§ **RECORDS PROVIDED**
===== config.mk =====
export PLATFORM = sky130hd
export DESIGN_NAME = pcr_ctrl
export DESIGN_NICKNAME = d
export VERILOG_FILES = /design/src/pcr_pkg.sv /design/src/pcr_ctrl.sv
export SDC_FILE = /design/constraint.sdc
export NUM_CORES = 1
export LEC_CHECK = 0
export BUFFER_PORTS_ARGS = -buffer_cell sky130_fd_sc_hd__buf_2
export CAP_MARGIN = 20
export CORE_MARGIN = 2
export CORE_UTILIZATION = 36
export CTS_CLUSTER_SIZE = 25
export DETAILED_ROUTE_END_ITERATION = 6
export SLEW_MARGIN = 20
export SYNTH_ARGS = -nofsm -noshare
export SYNTH_HDL_FRONTEND = slang
export SYNTH_SLANG_ARGS = --single-unit

===== constraint.sdc =====
create_clock -name clk -period 2.43 [get_ports clk]
set_input_delay 0.243 -clock clk [delete_from_list [all_inputs] [get_ports clk]]
set_output_delay 0.243 -clock clk [all_outputs]
set_load 0.02 [all_outputs]

===== src/pcr_pkg.sv =====
// Shared constants, types and the CRC byte step of the pretrigger capture ring.
package pcr_pkg;

  localparam int RING_DEPTH  = 1024;
  localparam int IDX_W       = $clog2(RING_DEPTH);
  localparam int PRE_FRAMES  = 768;
  localparam int POST_FRAMES = 256;
  localparam int PULL_MAX    = 32;
  localparam int FRAME_WORDS = 7;
  localparam int WORD_W      = 32;
  localparam int WSEL_W      = $clog2(FRAME_WORDS);
  localparam int POST_W      = $clog2(POST_FRAMES + 1);
  localparam int CNT_W       = $clog2(PULL_MAX + 1);
  localparam int WIN_FRAMES  = PRE_FRAMES + POST_FRAMES;
  localparam int SUM_W       = 14;
  localparam int PRE_MOD     = PRE_FRAMES % RING_DEPTH;

  localparam logic [15:0] CRC_INIT = 16'hFFFF;
  localparam logic [15:0] CRC_POLY = 16'h1021;

  typedef logic [FRAME_WORDS-1:0][WORD_W-1:0] frame_t;

  typedef enum logic [1:0] {
    KIND_SAMPLE  = 2'd0,
    KIND_TRIGGER = 2'd1,
    KIND_PULL    = 2'd2,
    KIND_CLEAR   = 2'd3
  } kind_t;

  typedef enum logic [2:0] {
    CODE_DONE   = 3'd0,
    CODE_ACCEPT = 3'd1,
    CODE_REJECT = 3'd2,
    CODE_FRAME  = 3'd3,
    CODE_SUM    = 3'd4
  } code_t;

  typedef enum logic [1:0] {
    MODE_IDLE   = 2'd0,
    MODE_POST   = 2'd1,
    MODE_FROZEN = 2'd2
  } mode_t;

  typedef enum logic [3:0] {
    ST_CLEAR,
    ST_IDLE,
    ST_EXEC,
    ST_TRIG,
    ST_STATUS,
    ST_READ,
    ST_LATCH,
    ST_CRC,
    ST_FRAME,
    ST_SUM
  } state_t;

  typedef enum logic [1:0] {
    EMIT_NONE,
    EMIT_STATUS,
    EMIT_FRAME,
    EMIT_SUM
  } emit_t;

  typedef struct packed {
    logic [1:0]  kind;
    logic [31:0] sample_d_current;
    logic [31:0] sample_q_current;
    logic [31:0] sample_d_voltage;
    logic [31:0] sample_q_voltage;
    logic [31:0] sample_angle;
    logic [31:0] sample_q_target;
    logic [31:0] sample_stamp;
    logic [3:0]  trigger_source;
    logic [9:0]  pull_offset;
    logic [10:0] pull_length;
  } in_item_t;

  typedef struct packed {
    logic [2:0]  code;
    logic [1:0]  mode;
    logic [3:0]  source;
    logic [31:0] word_a;
    logic [31:0] word_b;
    logic [31:0] word_c;
    logic [31:0] word_d;
    logic [31:0] word_e;
    logic [31:0] word_f;
    logic [31:0] word_g;
    logic        last;
  } out_item_t;

  typedef struct packed {
    logic  in_ready;
    logic  latch_in;
    logic  clr_step;
    logic  do_sample;
    logic  do_trigger;
    logic  do_clear;
    logic  pull_start;
    logic  rd_trig;
    logic  frame_latch;
    logic  crc_step;
    emit_t emit;
    code_t code;
  } cmd_t;

  typedef struct packed {
    kind_t kind;
    mode_t mode;
    logic  pull_ok;
    logic  clr_last;
    logic  crc_last;
    logic  cnt_zero;
    logic  out_free;
  } sts_t;

  function automatic logic [15:0] crc_byte(input logic [15:0] crc, input logic [7:0] b);
    logic [15:0] c;
    c = crc ^ {b, 8'h00};
    for (int i = 0; i < 8; i++) begin
      c = c[15] ? ((c << 1) ^ CRC_POLY) : (c << 1);
    end
    return c;
  endfunction

endpackage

§ **AIM OF THE EXERCISE**
Some lines of the records above contain the word "constraint". How many are there? Reply with the number alone.

§ **RESULT**
2